Material supplied START

This is an optimization exercise on Yosys and OpenROAD, whose aim is small area and a short achievable clock period, not a production implementation.
Only simulation tests tie the RTL to the original design; equivalence was not proved.

==> flow/design.v (outline; a module is shown in full before it is edited, if it fits) <==
// module DSP_modules: 3585 lines
module DSP_modules
(
	input			clk,
	input			reset,
	output			done,
	input	[15:0]	in_a,
	input	[15:0]	in_b,
	output	[31:0]	out_a,
	output	[31:0]	out_b
);
  // ...
==> flow/flow/run.sh <==
#!/bin/bash
# Own layout flow: the standard flow (standard.sh, unchanged synthesis)
# with these changes:
#  1. Between synthesis and floorplan, flow/netopt.py (see its header)
#     - puts each full adder's carry input on the fast CIN pin (the three
#       adder inputs are interchangeable),
#     - drops buffers and double inverters that synthesis left around the
#       adder cells (repair_design re-buffers as it needs),
#     - uses a stronger drive of the same flip-flop cell for flip-flops that
#       drive 14 or more pins.
#     The logic and every register (name, cell type) stay as synthesized.
#  2. Every port gets its own sky130_fd_sc_hd__buf_1 port buffer.
#  3. Clock tree: clkbuf_8 buffers, no dummy load cells.
# Each tool's full output goes to its own log file in this folder.
set -euo pipefail
R=$PWD/orfs/results/sky130hd/DSP_modules/base
bash standard.sh synth > synth.log 2>&1
cp $R/1_2_yosys.v $R/1_2_yosys.std.v
python3 flow/netopt.py $R/1_2_yosys.std.v $R/1_2_yosys.v --band 8 --carry-weight 3 --upsize-ff 14 > netopt.log 2>&1
touch $R/1_2_yosys.v
bash standard.sh BUFFER_PORTS_ARGS="-buffer_cell sky130_fd_sc_hd__buf_1" \
  CTS_ARGS="-sink_clustering_enable -repair_clock_nets -dont_use_dummy_load -root_buf sky130_fd_sc_hd__clkbuf_16 -buf_list sky130_fd_sc_hd__clkbuf_8 -sink_clustering_size 20 -sink_clustering_max_diameter 60" \
  finish > layout.log 2>&1
==> flow/standard.sh <==
#!/bin/bash
# synth_recipe.tcl (not shown) runs the flow's synth.tcl, then flattens the netlist and writes it again
# the make line also repeats each setting of config.mk as NAME=value (left out here)
make -C /OpenROAD-flow-scripts/flow DESIGN_CONFIG=/design/flow/config.mk WORK_HOME=/design/flow/orfs CLKGATE_MAP_FILE= SYNTH_SCRIPT=/design/flow/synth_recipe.tcl "${@:-finish}"
==> flow/config.mk <==
export PLATFORM = sky130hd
export DESIGN_NAME = DSP_modules
export DESIGN_NICKNAME = DSP_modules
export VERILOG_FILES = /design/flow/design.v
export SDC_FILE = /design/flow/constraint.sdc
export NUM_CORES = 4
export LEC_CHECK = 0
export CAP_MARGIN = 20
export CORE_MARGIN = 2
export CORE_UTILIZATION = 40
export CTS_BUF_LIST = sky130_fd_sc_hd__clkbuf_8
export CTS_CLUSTER_DIAMETER = 60
export CTS_CLUSTER_SIZE = 20
export SLEW_MARGIN = 20
==> flow/constraint.sdc <==
create_clock -name core_clock -period 120.0 [get_ports {clk}]
set_input_delay 24.0000 -clock core_clock [delete_from_list [all_inputs] [get_ports {clk}]]
set_output_delay 24.0000 -clock core_clock [all_outputs]
set_load 0.01 [all_outputs]
Not shown: flow/flow/netopt.py
==> flow_metrics.env, run 1 <==
export IMPL_coreArea_um2=52400
export IMPL_fmaxAchievable_mhz=39.8
export IMPL_wl_met2_mm=19.7
export IMPL_hold_end="r3_u5_inv"
export IMPL_critPathCaptureType="output port"
export IMPL_multi_input_area_share_pct=65.7
export IMPL_top_layer="met4"
export IMPL_htree_num_levels=1
export IMPL_met2_usage_pct=27.8
export IMPL_clock_path_buffers=3
export IMPL_relSlewSlack_pct=43.9
export IMPL_cts_tree="built"
export IMPL_cp_depth=1
export IMPL_r2r_end="r1_s4_inv"
export IMPL_startpoint="ya_r[15]"
export IMPL_clk_pin_slew_worst_paths_ns=0.11
export IMPL_root_buffer="clkbuf_16"
export IMPL_period_share_pct=20.9
export IMPL_grt_overflow_total=0
export IMPL_r2r_cells=79
export IMPL_buffers=105
export IMPL_status="timing/DRC/antenna clean"
export IMPL_final_cells=2497
export IMPL_hold_path_class="flip-flop to flip-flop"
export IMPL_required_ns=96.00
export IMPL_drc_errors=0
export IMPL_design_area_um2=22900
export IMPL_maxCapViolCount=0
export IMPL_clk_share_pct=1.77
export IMPL_finalSetupTns_ns=0
export IMPL_crit_slowest_cell="dfxtp_4"
export IMPL_vias_per_cell=4.53
export IMPL_fin_nets=2299
export IMPL_seq_cell_count=264
export IMPL_seqAreaFraction_pct=23.2
==> inputs of run 2 (changes only) <==
--- a/flow/flow/run.sh
+++ b/flow/flow/run.sh
@@ -21,3 +21,3 @@
 bash standard.sh BUFFER_PORTS_ARGS="-buffer_cell sky130_fd_sc_hd__buf_1" \
-  CTS_ARGS="-sink_clustering_enable -repair_clock_nets -dont_use_dummy_load -root_buf sky130_fd_sc_hd__clkbuf_16 -buf_list sky130_fd_sc_hd__clkbuf_8 -sink_clustering_size 20 -sink_clustering_max_diameter 60" \
+  CTS_ARGS="-sink_clustering_enable -repair_clock_nets -dont_use_dummy_load -buf_list {sky130_fd_sc_hd__clkbuf_8 sky130_fd_sc_hd__clkbuf_16} -sink_clustering_size 20 -sink_clustering_max_diameter 60" \
   finish > layout.log 2>&1
==> flow_metrics.env, run 2 <==
export IMPL_status="timing/DRC/antenna clean"
export IMPL_crit_slowest_cell="dfxtp_4"
export IMPL_dpl_cell_count=2470
export IMPL_n_fill_cell=4868
export IMPL_antenna_found_initial=0
export IMPL_syn_inst=1694
export IMPL_drc_errors=0
export IMPL_clk_latency_ns=0.57
export IMPL_port_buffers=82
export IMPL_setup_viol=0
export IMPL_holdWs_ns=0.294
export IMPL_place_congestion=0.781
export IMPL_die_width_um=234
export IMPL_dieArea_um2=54800
export IMPL_cp_cell_sequence="buf_1"
export IMPL_finalSetupTns_ns=0
export IMPL_final_cells=2497
export IMPL_fin_nets=2299
export IMPL_initial_utilization_pct=40.4
export IMPL_post_cts_resized=0
export IMPL_detail_route_wl_per_cell_um=14.3
export IMPL_cp_max_fo=17
export IMPL_maxCapViolCount=0
export IMPL_fmaxAchievable_mhz=39.8
export IMPL_numClockSinks=264
export IMPL_tightest_slew_ns=0.841
export IMPL_drt_iter0_drc=271
export IMPL_avgSynthCellArea_um2=12.5
export IMPL_critPathCaptureType="output port"
export IMPL_critPathKind="flip-flop to output port"
export IMPL_drt_antenna_violating_nets=0
export IMPL_track_usage_pct=14.1
export IMPL_diodes=0
export IMPL_dieHeight_um=234
export IMPL_finalClockSkew_ns=0.0635
export IMPL_place_worst_setup_slack_ns=95.43
export IMPL_dr_pass1_iters=6
export IMPL_period_share_pct=21.0
export IMPL_layout_cells_most_common="fa_1"
export IMPL_vias_per_cell=4.54
export IMPL_syn_area_um2=21200
export IMPL_place_hpwl_mm=30.0
export IMPL_cts_tree="built"
export IMPL_cts_made_buffers=27
export IMPL_drive_gt1_share_pct=6.14
export IMPL_required_ns=96.00
export IMPL_std_cell_rows=84
export IMPL_crit_path_start_kind="flip-flop"
export IMPL_top_level_ports=99
export IMPL_clk_pin_slew_worst_paths_ns=0.08
export IMPL_finalCriticalPeriod_ns=25.14
export IMPL_path_buf_inv=1
export IMPL_totalWireLength_mm=35.8
export IMPL_grt_pass1_wl_mm=63.2
export IMPL_post_cts_buffers=0
export IMPL_clock_path_buffers=3
export IMPL_grt_max_degree=24
export IMPL_area_growth_syn_to_layout_pct=9.29
export IMPL_slew_viol_final=0
export IMPL_critPathMaxStageDelay_ns=0.41
export IMPL_hold_viol=0
export IMPL_hold_path_class="flip-flop to flip-flop"
export IMPL_vias=11300
export IMPL_relSlewSlack_pct=43.9
export IMPL_crit_family="flip-flops"
export IMPL_root_buffer="clkbuf_16"
export IMPL_rsz0062_at_grt="false"
export IMPL_final_cell_mix="fa_1, dfxtp_1, xor2_1, xnor2_1, inv_1"
export IMPL_grt_overflow_total=0
export IMPL_setup_slack_ns=94.86
export IMPL_first_global_vias=13300
export IMPL_ys_warn_count=1
export IMPL_hold_buffers=0
export IMPL_coreArea_um2=52400
export IMPL_worstPathArrival_ns=1.14
export IMPL_htree_num_levels=1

Material supplied END

Task instructions
Repeat exactly the lines of the data from the first one through the line with "left around the", both of them included.

Answer below
This is an optimization exercise on Yosys and OpenROAD, whose aim is small area and a short achievable clock period, not a production implementation.
Only simulation tests tie the RTL to the original design; equivalence was not proved.

==> flow/design.v (outline; a module is shown in full before it is edited, if it fits) <==
// module DSP_modules: 3585 lines
module DSP_modules
(
	input			clk,
	input			reset,
	output			done,
	input	[15:0]	in_a,
	input	[15:0]	in_b,
	output	[31:0]	out_a,
	output	[31:0]	out_b
);
  // ...
==> flow/flow/run.sh <==
#!/bin/bash
# Own layout flow: the standard flow (standard.sh, unchanged synthesis)
# with these changes:
#  1. Between synthesis and floorplan, flow/netopt.py (see its header)
#     - puts each full adder's carry input on the fast CIN pin (the three
#       adder inputs are interchangeable),
#     - drops buffers and double inverters that synthesis left around the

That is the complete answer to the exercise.